= Beginning of Section =

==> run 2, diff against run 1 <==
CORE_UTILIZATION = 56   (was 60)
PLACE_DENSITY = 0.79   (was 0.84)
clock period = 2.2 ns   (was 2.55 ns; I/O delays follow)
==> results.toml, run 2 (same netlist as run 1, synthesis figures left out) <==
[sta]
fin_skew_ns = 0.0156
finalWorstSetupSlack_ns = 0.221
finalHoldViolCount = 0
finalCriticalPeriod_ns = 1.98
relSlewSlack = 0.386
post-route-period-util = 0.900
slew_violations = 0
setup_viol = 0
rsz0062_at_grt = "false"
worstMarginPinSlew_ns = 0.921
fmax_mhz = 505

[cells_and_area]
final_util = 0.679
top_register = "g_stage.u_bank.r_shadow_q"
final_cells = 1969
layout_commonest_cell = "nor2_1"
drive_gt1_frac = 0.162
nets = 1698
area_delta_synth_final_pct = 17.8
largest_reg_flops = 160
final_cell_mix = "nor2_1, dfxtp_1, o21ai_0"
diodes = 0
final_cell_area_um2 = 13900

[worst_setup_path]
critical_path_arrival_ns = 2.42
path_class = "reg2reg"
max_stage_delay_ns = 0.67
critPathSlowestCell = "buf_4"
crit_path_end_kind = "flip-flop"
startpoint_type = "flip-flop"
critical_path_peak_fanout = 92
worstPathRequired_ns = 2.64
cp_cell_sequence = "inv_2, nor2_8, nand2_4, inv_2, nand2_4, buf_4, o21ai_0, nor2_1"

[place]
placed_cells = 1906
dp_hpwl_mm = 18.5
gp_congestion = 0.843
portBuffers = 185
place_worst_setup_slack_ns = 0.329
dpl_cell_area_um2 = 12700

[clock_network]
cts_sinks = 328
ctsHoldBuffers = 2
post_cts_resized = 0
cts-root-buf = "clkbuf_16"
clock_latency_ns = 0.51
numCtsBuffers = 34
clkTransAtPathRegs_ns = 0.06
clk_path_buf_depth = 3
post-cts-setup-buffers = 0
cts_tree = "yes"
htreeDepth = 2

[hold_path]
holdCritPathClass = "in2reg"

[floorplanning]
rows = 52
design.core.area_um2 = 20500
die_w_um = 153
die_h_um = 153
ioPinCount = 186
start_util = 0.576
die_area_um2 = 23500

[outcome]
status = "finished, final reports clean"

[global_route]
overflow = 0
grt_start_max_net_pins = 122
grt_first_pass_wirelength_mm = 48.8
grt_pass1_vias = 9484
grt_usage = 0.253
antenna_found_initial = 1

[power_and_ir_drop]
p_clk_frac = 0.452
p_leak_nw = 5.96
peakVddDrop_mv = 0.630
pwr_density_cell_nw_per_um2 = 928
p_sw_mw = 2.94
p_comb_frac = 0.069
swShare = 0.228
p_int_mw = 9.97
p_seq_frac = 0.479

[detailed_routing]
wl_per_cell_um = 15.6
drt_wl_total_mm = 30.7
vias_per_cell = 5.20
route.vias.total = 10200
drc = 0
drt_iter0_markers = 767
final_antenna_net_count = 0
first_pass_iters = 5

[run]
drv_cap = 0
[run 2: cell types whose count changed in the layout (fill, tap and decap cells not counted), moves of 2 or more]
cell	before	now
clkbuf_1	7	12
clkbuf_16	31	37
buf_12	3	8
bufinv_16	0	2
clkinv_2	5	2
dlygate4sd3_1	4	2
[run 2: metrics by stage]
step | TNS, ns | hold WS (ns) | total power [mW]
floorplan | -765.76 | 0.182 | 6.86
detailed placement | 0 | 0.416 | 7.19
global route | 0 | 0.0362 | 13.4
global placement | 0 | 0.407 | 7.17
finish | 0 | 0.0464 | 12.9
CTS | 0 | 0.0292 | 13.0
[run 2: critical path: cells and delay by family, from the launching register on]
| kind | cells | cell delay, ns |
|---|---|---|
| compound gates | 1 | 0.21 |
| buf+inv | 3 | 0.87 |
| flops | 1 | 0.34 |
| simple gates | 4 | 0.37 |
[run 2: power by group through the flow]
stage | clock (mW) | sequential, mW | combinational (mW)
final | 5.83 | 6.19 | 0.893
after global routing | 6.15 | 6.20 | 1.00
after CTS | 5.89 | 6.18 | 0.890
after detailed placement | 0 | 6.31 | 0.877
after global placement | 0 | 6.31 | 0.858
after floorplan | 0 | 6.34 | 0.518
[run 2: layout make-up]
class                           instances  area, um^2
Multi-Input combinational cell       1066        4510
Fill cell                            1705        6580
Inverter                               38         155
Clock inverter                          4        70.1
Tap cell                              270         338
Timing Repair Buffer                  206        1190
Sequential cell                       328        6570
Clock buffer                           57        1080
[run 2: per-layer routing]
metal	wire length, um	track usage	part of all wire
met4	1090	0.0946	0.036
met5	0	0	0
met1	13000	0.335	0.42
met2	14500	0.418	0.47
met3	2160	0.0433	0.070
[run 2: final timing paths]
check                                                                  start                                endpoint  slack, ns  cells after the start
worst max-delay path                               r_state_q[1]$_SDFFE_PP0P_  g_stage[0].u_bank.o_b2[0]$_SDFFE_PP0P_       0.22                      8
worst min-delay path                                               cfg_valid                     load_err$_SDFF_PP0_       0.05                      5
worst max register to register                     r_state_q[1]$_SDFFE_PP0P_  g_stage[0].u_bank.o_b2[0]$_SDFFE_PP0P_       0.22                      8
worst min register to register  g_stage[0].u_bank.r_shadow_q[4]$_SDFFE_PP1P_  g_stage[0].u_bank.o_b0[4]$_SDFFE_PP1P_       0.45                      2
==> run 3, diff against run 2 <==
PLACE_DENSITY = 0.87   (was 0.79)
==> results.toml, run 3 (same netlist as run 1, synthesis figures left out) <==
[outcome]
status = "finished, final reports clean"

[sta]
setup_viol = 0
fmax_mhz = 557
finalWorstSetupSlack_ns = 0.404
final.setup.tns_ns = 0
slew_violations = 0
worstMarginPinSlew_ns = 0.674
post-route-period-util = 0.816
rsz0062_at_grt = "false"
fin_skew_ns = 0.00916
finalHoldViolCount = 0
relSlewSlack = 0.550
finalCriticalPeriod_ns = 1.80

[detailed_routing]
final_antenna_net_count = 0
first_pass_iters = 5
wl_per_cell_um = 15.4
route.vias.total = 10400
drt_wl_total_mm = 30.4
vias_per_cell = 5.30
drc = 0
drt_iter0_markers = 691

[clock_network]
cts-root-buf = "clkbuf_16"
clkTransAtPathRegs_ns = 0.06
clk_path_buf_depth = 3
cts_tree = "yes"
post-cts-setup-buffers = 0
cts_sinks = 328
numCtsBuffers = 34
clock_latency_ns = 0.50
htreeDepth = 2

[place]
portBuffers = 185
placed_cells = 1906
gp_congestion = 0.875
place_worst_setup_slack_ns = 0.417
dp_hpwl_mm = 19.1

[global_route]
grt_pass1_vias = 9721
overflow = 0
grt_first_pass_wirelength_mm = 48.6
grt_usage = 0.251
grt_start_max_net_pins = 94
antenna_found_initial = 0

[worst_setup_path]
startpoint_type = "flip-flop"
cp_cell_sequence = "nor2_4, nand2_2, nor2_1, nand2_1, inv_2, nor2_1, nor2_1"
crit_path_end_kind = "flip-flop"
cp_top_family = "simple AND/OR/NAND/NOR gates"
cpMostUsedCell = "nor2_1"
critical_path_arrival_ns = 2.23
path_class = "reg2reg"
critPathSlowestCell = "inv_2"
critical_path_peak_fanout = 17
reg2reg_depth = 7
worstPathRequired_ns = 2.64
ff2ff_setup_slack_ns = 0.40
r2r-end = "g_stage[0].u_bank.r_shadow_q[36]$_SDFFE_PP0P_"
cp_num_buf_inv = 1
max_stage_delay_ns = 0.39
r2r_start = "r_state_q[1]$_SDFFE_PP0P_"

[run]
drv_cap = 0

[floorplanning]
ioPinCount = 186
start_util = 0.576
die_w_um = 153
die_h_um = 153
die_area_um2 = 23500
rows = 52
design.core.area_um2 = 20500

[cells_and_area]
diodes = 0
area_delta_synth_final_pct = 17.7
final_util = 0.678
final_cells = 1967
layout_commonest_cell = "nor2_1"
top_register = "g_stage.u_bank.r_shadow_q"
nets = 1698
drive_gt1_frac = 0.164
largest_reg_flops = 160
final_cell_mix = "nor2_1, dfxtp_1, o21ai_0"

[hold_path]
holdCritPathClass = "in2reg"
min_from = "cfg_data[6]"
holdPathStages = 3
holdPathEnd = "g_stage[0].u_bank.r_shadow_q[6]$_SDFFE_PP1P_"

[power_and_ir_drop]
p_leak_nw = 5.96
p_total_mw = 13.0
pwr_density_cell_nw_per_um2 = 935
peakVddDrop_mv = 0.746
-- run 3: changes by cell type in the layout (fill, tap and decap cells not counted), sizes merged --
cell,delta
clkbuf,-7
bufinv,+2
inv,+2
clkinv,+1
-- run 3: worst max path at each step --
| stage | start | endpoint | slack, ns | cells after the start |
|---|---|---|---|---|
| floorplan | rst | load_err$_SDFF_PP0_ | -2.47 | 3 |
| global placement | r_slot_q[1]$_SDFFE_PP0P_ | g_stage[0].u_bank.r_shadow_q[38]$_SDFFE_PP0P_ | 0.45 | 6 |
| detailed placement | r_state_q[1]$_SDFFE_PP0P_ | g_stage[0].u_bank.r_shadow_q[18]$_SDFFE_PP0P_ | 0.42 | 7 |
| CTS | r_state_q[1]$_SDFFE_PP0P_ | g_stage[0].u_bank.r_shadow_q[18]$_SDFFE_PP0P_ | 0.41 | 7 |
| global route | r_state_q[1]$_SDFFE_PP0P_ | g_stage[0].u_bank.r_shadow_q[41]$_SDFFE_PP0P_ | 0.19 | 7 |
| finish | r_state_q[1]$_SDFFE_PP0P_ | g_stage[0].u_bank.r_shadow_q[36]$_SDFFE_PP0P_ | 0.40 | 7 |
$ cat src/rtl/mem_req_arbiter.sv
// Round-robin arbiter that shares the main-memory address redirector between fetch engines.
// It runs one redirector transaction at a time and returns the pixel, or zero with an error flag on timeout.
module mem_req_arbiter #(
  parameter int unsigned NUM_REQ = 2,
  parameter int unsigned TIMEOUT = 16
) (
  input  logic               clk,
  input  logic               rst_n,
  input  logic               en,
  input  logic [NUM_REQ-1:0] req,
  input  logic [31:0]        req_x [NUM_REQ],
  input  logic [31:0]        req_y [NUM_REQ],
  input  logic [31:0]        req_z [NUM_REQ],
  output logic [NUM_REQ-1:0] gnt,
  output logic [NUM_REQ-1:0] rvalid,
  output logic [3:0]         rdata,
  output logic               rerr,
  output logic               busy,
  output logic [31:0]        x,
  output logic [31:0]        y,
  output logic [31:0]        z,
  output logic               data_ready_to_mem_addr_redirect,
  input  logic               data_ready_from_mem_addr_redirect,
  input  logic [3:0]         pixel_data
);

  localparam int unsigned IdxW = $clog2(NUM_REQ);

  typedef enum logic {StIdle, StWait} state_e;

  state_e             state_q, state_d;
  logic [IdxW-1:0]    last_q, last_d;
  logic [7:0]         cnt_q, cnt_d;
  logic [NUM_REQ-1:0] gnt_q, gnt_d;
  logic [NUM_REQ-1:0] rvalid_q, rvalid_d;
  logic [3:0]         rdata_q, rdata_d;
  logic               rerr_q, rerr_d;
  logic [31:0]        x_q, x_d, y_q, y_d, z_q, z_d;

  logic [IdxW-1:0]    cand;
  logic [IdxW-1:0]    win_idx;
  logic               win_found;

  // First requester found when searching from last_q+1 onwards, wrapping modulo NUM_REQ.
  always_comb begin
    cand      = '0;
    win_idx   = last_q;
    win_found = 1'b0;
    for (int unsigned off = 1; off <= NUM_REQ; off++) begin
      cand = IdxW'((32'(last_q) + off) % NUM_REQ);
      if (!win_found && req[cand]) begin
        win_found = 1'b1;
        win_idx   = cand;
      end
    end
  end

  // last_q doubles as the owner of the in-flight transaction.
  always_comb begin
    state_d  = state_q;
    last_d   = last_q;
    cnt_d    = cnt_q;
    gnt_d    = '0;
    rvalid_d = '0;
    rdata_d  = rdata_q;
    rerr_d   = 1'b0;
    x_d      = x_q;
    y_d      = y_q;
    z_d      = z_q;
    case (state_q)
      StIdle: begin
        if (en && win_found) begin
          state_d        = StWait;
          last_d         = win_idx;
          cnt_d          = '0;
          gnt_d[win_idx] = 1'b1;
          x_d            = req_x[win_idx];
          y_d            = req_y[win_idx];
          z_d            = req_z[win_idx];
        end
      end
      StWait: begin
        // A response wins over a simultaneous timeout.
        if (data_ready_from_mem_addr_redirect) begin
          state_d          = StIdle;
          rvalid_d[last_q] = 1'b1;
          rdata_d          = pixel_data;
        end else if (cnt_q == 8'(TIMEOUT - 1)) begin
          state_d          = StIdle;
          rvalid_d[last_q] = 1'b1;
          rdata_d          = 4'h0;
          rerr_d           = 1'b1;
        end else begin
          cnt_d = cnt_q + 8'd1;
        end
      end
      default: state_d = StIdle;
    endcase
  end

  always_ff @(posedge clk or negedge rst_n) begin
    if (!rst_n) begin
      state_q  <= StIdle;
      last_q   <= IdxW'(NUM_REQ - 1);
      cnt_q    <= '0;
      gnt_q    <= '0;
      rvalid_q <= '0;
      rdata_q  <= '0;
      rerr_q   <= 1'b0;
      x_q      <= '0;
      y_q      <= '0;
      z_q      <= '0;
    end else begin
      state_q  <= state_d;
      last_q   <= last_d;
      cnt_q    <= cnt_d;
      gnt_q    <= gnt_d;
      rvalid_q <= rvalid_d;
      rdata_q  <= rdata_d;
      rerr_q   <= rerr_d;
      x_q      <= x_d;
      y_q      <= y_d;
      z_q      <= z_d;
    end
  end

  assign gnt                             = gnt_q;
  assign rvalid                          = rvalid_q;
  assign rdata                           = rdata_q;
  assign rerr                            = rerr_q;
  assign busy                            = (state_q == StWait);
  assign data_ready_to_mem_addr_redirect = (state_q == StWait);
  assign x                               = x_q;
  assign y                               = y_q;
  assign z                               = z_q;

endmodule
## config.mk

```make
export PLATFORM = sky130hd
export DESIGN_NAME = cr16_control_fsm
export DESIGN_NICKNAME = d
export VERILOG_FILES = /design/src/rtl/cr16_pkg.sv /design/src/rtl/cr16_control_fsm_branch_cond_eval.sv /design/src/rtl/cr16_control_fsm.sv
export SDC_FILE = /design/constraint.sdc
export NUM_CORES = 1
export LEC_CHECK = 0
export CORE_ASPECT_RATIO = 0.75
export CORE_MARGIN = 10
export CORE_UTILIZATION = 49
export CTS_CLUSTER_DIAMETER = 50
export DETAILED_ROUTE_END_ITERATION = 10
export GPL_ROUTABILITY_DRIVEN = 0
export PLACE_DENSITY = 0.82
export REMOVE_ABC_BUFFERS = 1
export SLEW_MARGIN = 20
export SYNTH_ARGS = -nofsm -noshare
export SYNTH_HDL_FRONTEND = slang
export SYNTH_SLANG_ARGS = --single-unit
```

## constraint.sdc

```tcl
create_clock -name clk -period 4.4 [get_ports clk]
set_input_delay 1.1 -clock clk [delete_from_list [all_inputs] [get_ports clk]]
set_output_delay 1.1 -clock clk [all_outputs]
set_load 0.03 [all_outputs]
```
--- config.mk ---
export PLATFORM = sky130hd
export DESIGN_NAME = rotate_pipe_flat
export DESIGN_NICKNAME = d
export VERILOG_FILES = /design/src/rtl/rotate_pipe_if.sv /design/src/rtl/rotate_pipe.sv /design/src/flat_wrapper.sv
export SDC_FILE = /design/constraint.sdc
export NUM_CORES = 1
export LEC_CHECK = 0
export CAP_MARGIN = 20
export CORE_MARGIN = 2
export CORE_UTILIZATION = 30
export CTS_BUF_LIST = sky130_fd_sc_hd__clkbuf_16
export DETAILED_ROUTE_END_ITERATION = 8
export PLACE_DENSITY_LB_ADDON = 0.05
export SYNTH_ARGS = -nofsm -noshare
export SYNTH_HDL_FRONTEND = slang
export SYNTH_SLANG_ARGS = --single-unit
--- constraint.sdc ---
create_clock -name clk -period 1.78 [get_ports clk]
set_input_delay 0.267 -clock clk [delete_from_list [all_inputs] [get_ports clk]]
set_output_delay 0.267 -clock clk [all_outputs]
set_load 0.01 [all_outputs]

= End of Section =

--- Your assignment ---
Which lines above include the word "after"? Pick them out and copy them.

--- Solution for this task ---
after global routing | 6.15 | 6.20 | 1.00
after CTS | 5.89 | 6.18 | 0.890
after detailed placement | 0 | 6.31 | 0.877
after global placement | 0 | 6.31 | 0.858
after floorplan | 0 | 6.34 | 0.518
check                                                                  start                                endpoint  slack, ns  cells after the start
| stage | start | endpoint | slack, ns | cells after the start |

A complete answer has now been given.